■ **BRIEF**:
The material below holds a span beginning at the line with "clkbuf_1: 15 / 1.5" and ending at the line with "o21ai_1: 12 / 1.6". Quote that span exactly, both ends included, and only that span.

· · · ·

<file path="config.mk">
export PLATFORM = sky130hd
export DESIGN_NAME = encoder_duty_setpoint_with_idle_mode_core_flat
export DESIGN_NICKNAME = d
export VERILOG_FILES = /design/src/sv/edsp_pkg.sv /design/src/sv/edsp_in_if.sv /design/src/sv/edsp_out_if.sv /design/src/sv/edsp_update.sv /design/src/sv/encoder_duty_setpoint_with_idle_mode_core.sv /design/src/flat_wrapper.sv
export SDC_FILE = /design/constraint.sdc
export NUM_CORES = 1
export LEC_CHECK = 0
export CAP_MARGIN = 0
export CORE_AREA = 2 2 120 110
export DETAILED_ROUTE_END_ITERATION = 10
export DIE_AREA = 0 0 122 112
export DONT_BUFFER_PORTS = 1
export GPL_TIMING_DRIVEN = 0
export SYNTH_ARGS = -nofsm -noshare
export SYNTH_HDL_FRONTEND = slang
export SYNTH_SLANG_ARGS = --single-unit
</file>
<file path="constraint.sdc">
create_clock -name clk -period 6.26 [get_ports clk]
set_clock_uncertainty 0.05 [all_clocks]
set_input_delay 1.252 -clock clk [delete_from_list [all_inputs] [get_ports clk]]
set_output_delay 1.252 -clock clk [all_outputs]
set_load 0.005 [all_outputs]
</file>
<file path="src/sv/edsp_pkg.sv">
package edsp_pkg;

  localparam int IDLE_COUNT_WIDTH = 12;
  localparam int LIMIT_W          = 12;
  localparam int CMP_W            = (IDLE_COUNT_WIDTH > LIMIT_W) ? IDLE_COUNT_WIDTH : LIMIT_W;
  localparam int DUTY_W           = 7;
  localparam int STEP_W           = 4;
  localparam int SUM_W            = DUTY_W + 2;
  localparam int CFG_IDX_W        = 2;
  localparam int CFG_DATA_W       = 12;

  localparam logic [CFG_IDX_W-1:0] REG_DUTY_STEP  = 2'd0;
  localparam logic [CFG_IDX_W-1:0] REG_DUTY_MIN   = 2'd1;
  localparam logic [CFG_IDX_W-1:0] REG_DUTY_MAX   = 2'd2;
  localparam logic [CFG_IDX_W-1:0] REG_IDLE_LIMIT = 2'd3;

  localparam logic [STEP_W-1:0]  RST_DUTY_STEP  = 4'd1;
  localparam logic [DUTY_W-1:0]  RST_DUTY_MIN   = 7'd25;
  localparam logic [DUTY_W-1:0]  RST_DUTY_MAX   = 7'd80;
  localparam logic [LIMIT_W-1:0] RST_IDLE_LIMIT = 12'd2000;
  localparam logic [DUTY_W-1:0]  RST_DUTY       = 7'd25;

  localparam logic [1:0] DIR_NONE = 2'd0;
  localparam logic [1:0] DIR_CW   = 2'd1;
  localparam logic [1:0] DIR_CCW  = 2'd2;

  localparam logic [1:0] PINS_00 = 2'b00;
  localparam logic [1:0] PINS_01 = 2'b01;
  localparam logic [1:0] PINS_10 = 2'b10;
  localparam logic [1:0] PINS_11 = 2'b11;

  typedef struct packed {
    logic [STEP_W-1:0]  duty_step;
    logic [DUTY_W-1:0]  duty_min;
    logic [DUTY_W-1:0]  duty_max;
    logic [LIMIT_W-1:0] idle_limit_ms;
  } edsp_cfg_t;

  typedef struct packed {
    logic [1:0]                  prev_pins;
    logic [DUTY_W-1:0]           duty;
    logic [IDLE_COUNT_WIDTH-1:0] idle_cnt;
    logic                        auto_flag;
  } edsp_state_t;

endpackage

</file>
<file path="src/sv/edsp_in_if.sv">
interface edsp_in_if;
  logic valid;
  logic ready;
  logic pin_a;
  logic pin_b;
  logic ms_tick;

  modport source (output valid, output pin_a, output pin_b, output ms_tick, input ready);
  modport sink   (input valid, input pin_a, input pin_b, input ms_tick, output ready);
endinterface

</file>
<file path="src/sv/edsp_out_if.sv">
interface edsp_out_if;
  logic                        valid;
  logic                        ready;
  logic [edsp_pkg::DUTY_W-1:0] duty_setpoint;
  logic                        auto_mode;
  logic [1:0]                  step_dir;

  modport source (output valid, output duty_setpoint, output auto_mode, output step_dir,
                  input ready);
  modport sink   (input valid, input duty_setpoint, input auto_mode, input step_dir,
                  output ready);
endinterface

</file>
<file path="src/sv/edsp_update.sv">
module edsp_update (
  input  edsp_pkg::edsp_state_t state,
  input  edsp_pkg::edsp_cfg_t   cfg,
  input  logic [1:0]            pins,
  input  logic                  ms_tick,
  output edsp_pkg::edsp_state_t state_nxt,
  output logic [1:0]            dir
);

  logic signed [edsp_pkg::SUM_W-1:0] sum;
  logic signed [edsp_pkg::SUM_W-1:0] lo_clamped;
  logic signed [edsp_pkg::SUM_W-1:0] min_s;
  logic signed [edsp_pkg::SUM_W-1:0] max_s;
  logic signed [edsp_pkg::SUM_W-1:0] duty_s;
  logic signed [edsp_pkg::SUM_W-1:0] step_s;
  logic [edsp_pkg::IDLE_COUNT_WIDTH-1:0] cnt_inc;

  always_comb begin
    dir = edsp_pkg::DIR_NONE;
    case ({state.prev_pins, pins})
      {edsp_pkg::PINS_01, edsp_pkg::PINS_11},
      {edsp_pkg::PINS_11, edsp_pkg::PINS_10},
      {edsp_pkg::PINS_10, edsp_pkg::PINS_00},
      {edsp_pkg::PINS_00, edsp_pkg::PINS_01}: dir = edsp_pkg::DIR_CW;
      {edsp_pkg::PINS_00, edsp_pkg::PINS_10},
      {edsp_pkg::PINS_10, edsp_pkg::PINS_11},
      {edsp_pkg::PINS_11, edsp_pkg::PINS_01},
      {edsp_pkg::PINS_01, edsp_pkg::PINS_00}: dir = edsp_pkg::DIR_CCW;
      default: dir = edsp_pkg::DIR_NONE;
    endcase
  end

  assign duty_s = $signed(edsp_pkg::SUM_W'(state.duty));
  assign step_s = $signed(edsp_pkg::SUM_W'(cfg.duty_step));
  assign min_s  = $signed(edsp_pkg::SUM_W'(cfg.duty_min));
  assign max_s  = $signed(edsp_pkg::SUM_W'(cfg.duty_max));

  always_comb begin
    sum        = (dir == edsp_pkg::DIR_CW) ? duty_s + step_s : duty_s - step_s;
    lo_clamped = (sum < min_s) ? min_s : sum;
    cnt_inc    = state.idle_cnt;
    if (ms_tick && (state.idle_cnt != {edsp_pkg::IDLE_COUNT_WIDTH{1'b1}})) begin
      cnt_inc = state.idle_cnt + 1'b1;
    end

    state_nxt           = state;
    state_nxt.prev_pins = pins;
    if (dir != edsp_pkg::DIR_NONE) begin
      state_nxt.duty = (lo_clamped > max_s) ? cfg.duty_max
                                            : lo_clamped[edsp_pkg::DUTY_W-1:0];
    end
    if (pins != state.prev_pins) begin
      state_nxt.idle_cnt  = '0;
      state_nxt.auto_flag = 1'b0;
    end else begin
      state_nxt.idle_cnt  = cnt_inc;
      state_nxt.auto_flag = state.auto_flag |
        (edsp_pkg::CMP_W'(cnt_inc) > edsp_pkg::CMP_W'(cfg.idle_limit_ms));
    end
  end

endmodule

</file>
<file path="src/sv/encoder_duty_setpoint_with_idle_mode_core.sv">
// channel  dir  payload                               handshake
// in_ch    in   pin_a, pin_b, ms_tick                 valid/ready
// out_ch   out  duty_setpoint, auto_mode, step_dir    valid/ready
// cfg      in   cfg_we, cfg_idx, cfg_wdata            write strobe, no wait
//
// One word per cycle unless out_ch stalls; decode and clamp feed the single
// result register, whose output appears in the cycle after the word is taken.
// Input is taken whenever the result register is empty or being emptied.
// Synchronous active-low reset clears state, registers and output valid.
module encoder_duty_setpoint_with_idle_mode_core (
  input  logic                                clk,
  input  logic                                rst_n,
  edsp_in_if.sink                             in_ch,
  edsp_out_if.source                          out_ch,
  input  logic                                cfg_we,
  input  logic [edsp_pkg::CFG_IDX_W-1:0]      cfg_idx,
  input  logic [edsp_pkg::CFG_DATA_W-1:0]     cfg_wdata
);

  edsp_pkg::edsp_cfg_t   cfg_r;
  edsp_pkg::edsp_state_t state_r;
  edsp_pkg::edsp_state_t state_nxt;
  logic [1:0]            dir;
  logic [1:0]            dir_r;
  logic                  out_valid_r;
  logic                  in_acc;

  assign in_ch.ready = !out_valid_r || out_ch.ready;
  assign in_acc      = in_ch.valid && in_ch.ready;

  edsp_update u_update (
    .state     (state_r),
    .cfg       (cfg_r),
    .pins      ({in_ch.pin_b, in_ch.pin_a}),
    .ms_tick   (in_ch.ms_tick),
    .state_nxt (state_nxt),
    .dir       (dir)
  );

  always_ff @(posedge clk) begin
    if (!rst_n) begin
      cfg_r.duty_step     <= edsp_pkg::RST_DUTY_STEP;
      cfg_r.duty_min      <= edsp_pkg::RST_DUTY_MIN;
      cfg_r.duty_max      <= edsp_pkg::RST_DUTY_MAX;
      cfg_r.idle_limit_ms <= edsp_pkg::RST_IDLE_LIMIT;
    end else if (cfg_we) begin
      case (cfg_idx)
        edsp_pkg::REG_DUTY_STEP:  cfg_r.duty_step     <= cfg_wdata[edsp_pkg::STEP_W-1:0];
        edsp_pkg::REG_DUTY_MIN:   cfg_r.duty_min      <= cfg_wdata[edsp_pkg::DUTY_W-1:0];
        edsp_pkg::REG_DUTY_MAX:   cfg_r.duty_max      <= cfg_wdata[edsp_pkg::DUTY_W-1:0];
        edsp_pkg::REG_IDLE_LIMIT: cfg_r.idle_limit_ms <= cfg_wdata[edsp_pkg::LIMIT_W-1:0];
        default: ;
      endcase
    end
  end

  always_ff @(posedge clk) begin
    if (!rst_n) begin
      state_r.prev_pins <= '0;
      state_r.duty      <= edsp_pkg::RST_DUTY;
      state_r.idle_cnt  <= '0;
      state_r.auto_flag <= 1'b0;
      out_valid_r       <= 1'b0;
      dir_r             <= edsp_pkg::DIR_NONE;
    end else begin
      if (in_acc) begin
        state_r     <= state_nxt;
        dir_r       <= dir;
        out_valid_r <= 1'b1;
      end else if (out_ch.ready) begin
        out_valid_r <= 1'b0;
      end
    end
  end

  assign out_ch.valid         = out_valid_r;
  assign out_ch.duty_setpoint = state_r.duty;
  assign out_ch.auto_mode     = state_r.auto_flag;
  assign out_ch.step_dir      = dir_r;

`ifndef SYNTHESIS
  a_dir_legal: assert property (@(posedge clk) disable iff (!rst_n)
    out_valid_r |-> (dir_r != 2'd3))
    else $error("step direction code out of range");

  a_auto_needs_count: assert property (@(posedge clk) disable iff (!rst_n)
    state_r.auto_flag |-> (state_r.idle_cnt != '0))
    else $error("automatic mode with cleared idle counter");

  a_change_manual: assert property (@(posedge clk) disable iff (!rst_n)
    (in_acc && ({in_ch.pin_b, in_ch.pin_a} != state_r.prev_pins))
      |=> (!state_r.auto_flag && (state_r.idle_cnt == '0)))
    else $error("pin change did not select manual mode");
`endif

endmodule

</file>
<file path="src/flat_wrapper.sv">
// flat-port wrapper written by rule: the top's interface ports become plain ports
module encoder_duty_setpoint_with_idle_mode_core_flat 
  (clk, rst_n, cfg_we, cfg_idx, cfg_wdata, in_ch_valid, in_ch_pin_a, in_ch_pin_b, in_ch_ms_tick, in_ch_ready, out_ch_valid, out_ch_duty_setpoint, out_ch_auto_mode, out_ch_step_dir, out_ch_ready);
  edsp_in_if in_ch_i ();
  edsp_out_if out_ch_i ();
  input  logic clk;
  input  logic rst_n;
  input  logic cfg_we;
  input  logic [edsp_pkg::CFG_IDX_W-1:0] cfg_idx;
  input  logic [edsp_pkg::CFG_DATA_W-1:0] cfg_wdata;
  input wire logic [$bits(in_ch_i.valid)-1:0] in_ch_valid;
  input wire logic [$bits(in_ch_i.pin_a)-1:0] in_ch_pin_a;
  input wire logic [$bits(in_ch_i.pin_b)-1:0] in_ch_pin_b;
  input wire logic [$bits(in_ch_i.ms_tick)-1:0] in_ch_ms_tick;
  output wire logic [$bits(in_ch_i.ready)-1:0] in_ch_ready;
  output wire logic [$bits(out_ch_i.valid)-1:0] out_ch_valid;
  output wire logic [$bits(out_ch_i.duty_setpoint)-1:0] out_ch_duty_setpoint;
  output wire logic [$bits(out_ch_i.auto_mode)-1:0] out_ch_auto_mode;
  output wire logic [$bits(out_ch_i.step_dir)-1:0] out_ch_step_dir;
  input wire logic [$bits(out_ch_i.ready)-1:0] out_ch_ready;
  assign in_ch_i.valid = in_ch_valid;
  assign in_ch_i.pin_a = in_ch_pin_a;
  assign in_ch_i.pin_b = in_ch_pin_b;
  assign in_ch_i.ms_tick = in_ch_ms_tick;
  assign in_ch_ready = in_ch_i.ready;
  assign out_ch_valid = out_ch_i.valid;
  assign out_ch_duty_setpoint = out_ch_i.duty_setpoint;
  assign out_ch_auto_mode = out_ch_i.auto_mode;
  assign out_ch_step_dir = out_ch_i.step_dir;
  assign out_ch_i.ready = out_ch_ready;
  encoder_duty_setpoint_with_idle_mode_core u_core (.clk(clk), .rst_n(rst_n), .in_ch(in_ch_i), .out_ch(out_ch_i), .cfg_we(cfg_we), .cfg_idx(cfg_idx), .cfg_wdata(cfg_wdata));
endmodule
</file>
Yosys cells after proc, flatten, opt, wreduce, memory -nomap -nowiden:

Memories as Yosys holds them, arrays and structs flattened.
Index checks and enable logic that the tools add are counted.

* memories kept: 1
* flip-flop bits (word level): 55
* word-level logic and storage cells: 43
* ROM bits: 32

Memory list
* (no name shown): depth 16, width 2, rd ports 1, clocked after Yosys merged registers in 0, write ports 0, line edsp_update.sv:20 `case ({state.prev_pins, pins})`

* bitwise operators: 1
* add/sub/neg operators: 3
* equality and inequality tests: 6
* reductions and logical operators: 12
* mux-type cells: 7
* $lt $le $gt $ge: 3

Operator list (count)
* $mux W9: 2
* $mux W13: 1
* $add A12 B1 Y12 const B: 1
* $gt A12 B12 Y1: 1
* $mux W12: 1
* $ne A12 B12 Y1 const B: 1
* $reduce_and A2 Y1: 5
* $gt A9 B8 Y1: 1
* $lt A9 B8 Y1: 1
* $add A7 B4 Y8: 1
* $sub A7 B4 Y8: 1
* $mux W7: 1
* $eq A2 B1 Y1 const B: 2
* $eq A2 B2 Y1 const B: 2
* $reduce_bool A2 Y1: 2
* $logic_and A1 B1 Y1: 2
* $logic_not A2 Y1: 1
* $mux W1: 2
* $ne A2 B2 Y1: 1
* $logic_not A1 Y1: 1
* $logic_or A1 B1 Y1: 1
* $or A1 B1 Y1: 1

Depth between registers and ports, before layout:

Gate-level depths: netlist (run 1).
An unclocked memory read counts as a cell.

* depth in word-level cells: 7
* depth in mapped cells: 25
* depth with buffers taken out: 24

By module:

From an unflattened synthesis (run 1), not the netlist that was laid out.

* cells, all modules: 497
* area total of the unflattened synthesis: 3963.8 µm²

Modules (own cells, without submodules)
* encoder_duty_setpoint_with_idle_mode_core: instances 1, sequential area each 1101.1 µm², cells an instance 233, area an instance 2088.3 µm²
* edsp_update: instances 1, sequential area each 0.0 µm², cells an instance 264, area an instance 1875.5 µm²

Worst setup path after synthesis (run 1):

No wires, ideal clock.

* kind: input to register
* start point: in in_ch_pin_b
* end point: reg u_core.state_r (netlist bit u_core.out_ch.duty_setpoint[3])
* setup slack: 0.427 ns
* required time: 6.083 ns
* cell stages on the path: 24
* path buffers: 3
* arrival: 5.655 ns
* setup time: 0.127 ns
* path through: xnor2_1 > and2_1 > buf_6 > mux2_1 > ha_1 > a21boi_1 > o21ai_1 > nand2b_1 > a21oi_1 > nor2b_1 > o211ai_1 > and4b_1 > ha_1 > clkbuf_1 > a32o_1 > a211o_1 > ha_1 > and4_1 > a41oi_1 > o21ai_0 > o32ai_4 > buf_6 > mux2i_1 > o21ai_1

* longest elaborated chain between the ends: 7
* elaborated cells on any way between the ends: 9

Ends and longest elaborated chain
* start, declared: line flat_wrapper.sv:13 `input wire logic [$bits(in_ch_i.pin_b)-1:0] in_ch_pin_b;`
* $mem_v2 Z16 W2 (*)
* $eq A2 B1 Y1: line edsp_update.sv:39 `sum = (dir == edsp_pkg::DIR_CW) ? duty_s + step_s : duty_s - step_s;`
* $mux W9: line edsp_update.sv:39
* $lt A9 B8 Y1: line edsp_update.sv:40 `lo_clamped = (sum < min_s) ? min_s : sum;`
* $mux W9: line edsp_update.sv:40
* $gt A9 B8 Y1: line edsp_update.sv:49 `state_nxt.duty = (lo_clamped > max_s) ? cfg.duty_max`
* $mux W7: line edsp_update.sv:49
* end signal, assigned: line encoder_duty_setpoint_with_idle_mode_core.sv:67 `state_r <= state_nxt;`
* end, declared: line encoder_duty_setpoint_with_idle_mode_core.sv:21 `edsp_pkg::edsp_state_t state_r;`

Every way passes the cells marked *; elsewhere a longest branch is shown, timed or not.
A chain may end at the register's enable or synchronous reset.

Worst setup path after layout (run 1):

* start point: in in_ch_pin_a
* end point: reg u_core.state_r (netlist bit u_core.out_ch.duty_setpoint[4])

* longest elaborated chain between the ends: 7
* elaborated cells on any way between the ends: 9

Ends and longest elaborated chain
* start, declared: line flat_wrapper.sv:12 `input wire logic [$bits(in_ch_i.pin_a)-1:0] in_ch_pin_a;`
* $mem_v2 Z16 W2 (*)
* $eq A2 B1 Y1: line edsp_update.sv:39
* $mux W9: line edsp_update.sv:39
* $lt A9 B8 Y1: line edsp_update.sv:40
* $mux W9: line edsp_update.sv:40
* $gt A9 B8 Y1: line edsp_update.sv:49
* $mux W7: line edsp_update.sv:49

Marked as above.

==> metrics.md, run 1 <==
| Metric | Value |
|---|---|
| # diodes | 0 |
| IO Port Bufs | 0 |
| Synthesized Nets | 516 |
| Period utilisation layout | 94.84% |
| Routability congestion estimate from global placement | 0.8549 |
| Leak Pwr | 1.601 nW |
| I/O pin count | 34 |
| Number of fill cells | 1,325 |
| Post-synth cell types | between 50 and 60 |
| Reg-to-reg endpoint | u_core.out_ch.duty_setpoint[4]$_SDFFE_PN1P_ |
| # nets final | about 520 |
| R2R depth | 24 |
| GRT Util Overall | between 10% and 20% |
| Die ar. | 13,660 um^2 |
| Post-synth ARST share | 0% |
| Post-layout power | 0.0009898 W |
| Core Area | 12,440 um^2 |
| Peak VDD IR | 0.1092 mV |
| Clk sinks | 55 |
| Flops & latches, synth | between 50 and 60 |
| Outcome | finished clean |
| Register area share after synthesis | 30.09% |
| Critical R2R Launch | u_core.state_r[21]$_SDFFE_PN0P_ |
| First-pass GRT wire length | around 15,000 um |
| RSZ-0062 raised after global routing | no |
| Initial core utilization | roughly 29% |
| Die H | roughly 110 um |
| Slew headroom | 30.40% |
| Worst setup EP type | flop |
| Synthesized area | 3660 um^2 |
| Final HPWL DP | 7352 um |
| Initial antenna violation count | 0 |
| CTS tree | yes |
| Htree depth | 2 |
| HP Class | flop to flop |
| TritonCTS Buffers | 5 |
| MaxCap Viol Count | 0 |
| WL/cell | 14.72 um |
| Critical path endpoint | u_core.out_ch.duty_setpoint[4]$_SDFFE_PN1P_ |
| Placed cells | ~620 |
| Syn-to-layout area delta | 10.74% |
| Total Wirelength | 9246 um |
| Required time worst endpoint | roughly 6400 ps |
| Critical path class | input port to flop |
| Vias post-DR | 3,131 |
| FP Rows | 39 |
| DRC violations left | 0 |
| Syn Area/Cell | ~8 um^2 |
| Non-Filler Instances | 628 |
| PD cells | 244.2 nW/um^2 |
| Worst path arrival time | 6060 ps |
| CTS Buffer Depth | 2 |
| Final hold vios | 0 |
| Crit path from | in_ch_pin_a |
| Share of layout cells above drive strength 1 | 7.759% |
| Number of global-route vias before repair | a little over 3k |
| GRT overflow | 0 |
| CP max FO | 11 |
| First-pass iteration count of the detailed router | 4 |
| Critical Path Source Type | input port |
| Yosys warns | 0 |
| Flop-to-flop setup slack | approximately 820 ps |
| Clk_lat worst skew | approximately 290 ps |
| Final Critical Period | a little under 6000 ps |
| EDFF count, synth | 0 |
| Worst slew pin tran | around 1000 ps |
| Die width | 122 um |
| Antenna viol nets, final | 0 |
| Pin count of the biggest net entering global routing | 18 |
| Fmax | 168.4 MHz |
| DRC marker count from the first detailed-route iteration | 205 |
| Max Slew Vio Count | 0 |
| # setup viols final | 0 |
| Post-Synthesis Cells | 457 |
| Ys flop type | dfxtp_1 |
| Reg clk slew, reported paths | approximately 70 ps |
| CTS root buffer | clkbuf_16 |
| Total setup buffers inserted after CTS | 0 |
| DR vias/cell | 4.986 |
cell type report:
cell class	instances	area, um^2	share of cell area, %
Multi-Input combinational cell	342	2313	57.09
Clock buffer	5	125.1	3.087
Clock inverter	3	43.79	1.081
Buffer	24	132.6	3.273
Inverter	35	131.4	3.242
Sequential cell	55	1101	27.17
Tap cell	164	205.2	5.063
synthesized netlist by cell type, types with 5 or more instances:
library cell / count / share of area [%]
a21o_1: 6 / 1.2
a21oi_1: 47 / 6.4
buf_4: 7 / 1.4
clkbuf_1: 15 / 1.5
dfxtp_1: 55 / 30
ha_1: 35 / 12
inv_1: 34 / 3.5
mux2_2: 5 / 1.5
mux2i_1: 5 / 1.4
nand2_1: 75 / 7.7
nand3_1: 9 / 1.2
nand4_1: 5 / 0.85
nor2_1: 31 / 3.2
nor3_1: 5 / 0.68
o211ai_1: 12 / 2.5
o21ai_0: 8 / 1.1
o21ai_1: 12 / 1.6
or3_1: 5 / 0.85
xnor2_1: 15 / 3.6
metal layers:
metal,vias to the layer above,routed length [um],track usage (%)
met2,63,4270,22.87
met1,1460,4309,19.37
met5,-,0,0
met4,0,82,2.912
li1,1600,-,-
met3,8,583,3.279
placed cells by master, fill, tap and decap left out, types with 5 or more instances in the layout:
master	Yosys	layout
a21o_1	6	6
buf_4	7	7
mux2i_1	5	5
xnor2_1	15	14
ha_1	35	34
clkbuf_1	15	14
nand4_1	5	5
inv_1	34	34
nor3_1	5	5
nand3_1	9	9
clkbuf_16	0	5
or3_1	5	5
dfxtp_1	55	55
o211ai_1	12	12
nand2_1	75	75
mux2_2	5	5
o21ai_1	12	12
nor2_1	31	31
a21oi_1	47	47
o21ai_0	8	8
worst min path at each step:
stage                                             start                       endpoint  slack [ps]  cells after the start
after floorplan           u_core.cfg_r[11]$_SDFFE_PN0P_  u_core.cfg_r[11]$_SDFFE_PN0P_         390                      2
after global placement    u_core.cfg_r[14]$_SDFFE_PN0P_  u_core.cfg_r[14]$_SDFFE_PN0P_         400                      2
after detailed placement  u_core.cfg_r[11]$_SDFFE_PN0P_  u_core.cfg_r[11]$_SDFFE_PN0P_         400                      2
after CTS                  u_core.cfg_r[3]$_SDFFE_PN0P_   u_core.cfg_r[3]$_SDFFE_PN0P_         410                      2
after global routing       u_core.cfg_r[3]$_SDFFE_PN0P_   u_core.cfg_r[3]$_SDFFE_PN0P_         430                      2
final                      u_core.cfg_r[3]$_SDFFE_PN0P_   u_core.cfg_r[3]$_SDFFE_PN0P_         410                      2
metrics by stage:
step / hold slack [ps] / util [%] / worst slack, ps / setup TNS (ps) / instance area, um^2
after floorplan: 386.3 / - / 427.5 / 0 / 3660
after global placement: 395.8 / 31.06 / -164.6 / -885.4 / 3865
after detailed placement: 399.6 / 31.06 / -304.7 / -1861 / 3865
after CTS: 410.6 / 32.48 / 222.1 / 0 / 4041
after global routing: 429.1 / 32.57 / 34.56 / 0 / 4053
final: 406.7 / 32.57 / 323.2 / 0 / 4053
logic make-up after synthesis:
group | share of synthesized area [%]
AND/OR/NAND/NOR | 20.00
adder cells (fa/ha/maj) | 13.06
flip-flops | 30.09
XOR/XNOR | 4.992
multiplexers | 3.521
AO/OA/AOI/OAI | 21.03
buffers and inverters | 7.316
critical path, stage by stage:
cell	delay, ps
xor2_2	320
and2_1	210
buf_6	140
mux2_1	390
ha_1	300
a21boi_1	140
o21ai_1	70
nand2b_1	70
a21oi_1	70
nor2b_1	110
o211ai_1	80
and4b_1	190
ha_2	490
nor2_1	90
a32o_1	270
a211o_1	310
ha_1	310
and4_1	200
a41oi_1	210
o21ai_0	170
o32ai_4	180
buf_6	190
mux2i_1	210
o21ai_1	80
report_power, final:
part           switching (W)  internal [W]
sequential         0.0000150      0.000364
clock               0.000133      0.000189
combinational       0.000164      0.000125
what timing repair did:
action	CTS	global route
resized for setup	1	3
setup endpoints to repair	2	6
pin swaps	0	0
hold buffers	0	0
state kept, by name, indices dropped and copies added, names as in the netlist:
name,count
u_core.out_ch.auto_mode,1
u_core.out_ch.valid,1
u_core.out_ch.step_dir,2
u_core.cfg_r,30
u_core.state_r,14
u_core.out_ch.duty_setpoint,7
No activity file was read; power rests on OpenSTA's default activity.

· · · ·

■ **OUTPUT OF THE TASK**:
clkbuf_1: 15 / 1.5
dfxtp_1: 55 / 30
ha_1: 35 / 12
inv_1: 34 / 3.5
mux2_2: 5 / 1.5
mux2i_1: 5 / 1.4
nand2_1: 75 / 7.7
nand3_1: 9 / 1.2
nand4_1: 5 / 0.85
nor2_1: 31 / 3.2
nor3_1: 5 / 0.68
o211ai_1: 12 / 2.5
o21ai_0: 8 / 1.1
o21ai_1: 12 / 1.6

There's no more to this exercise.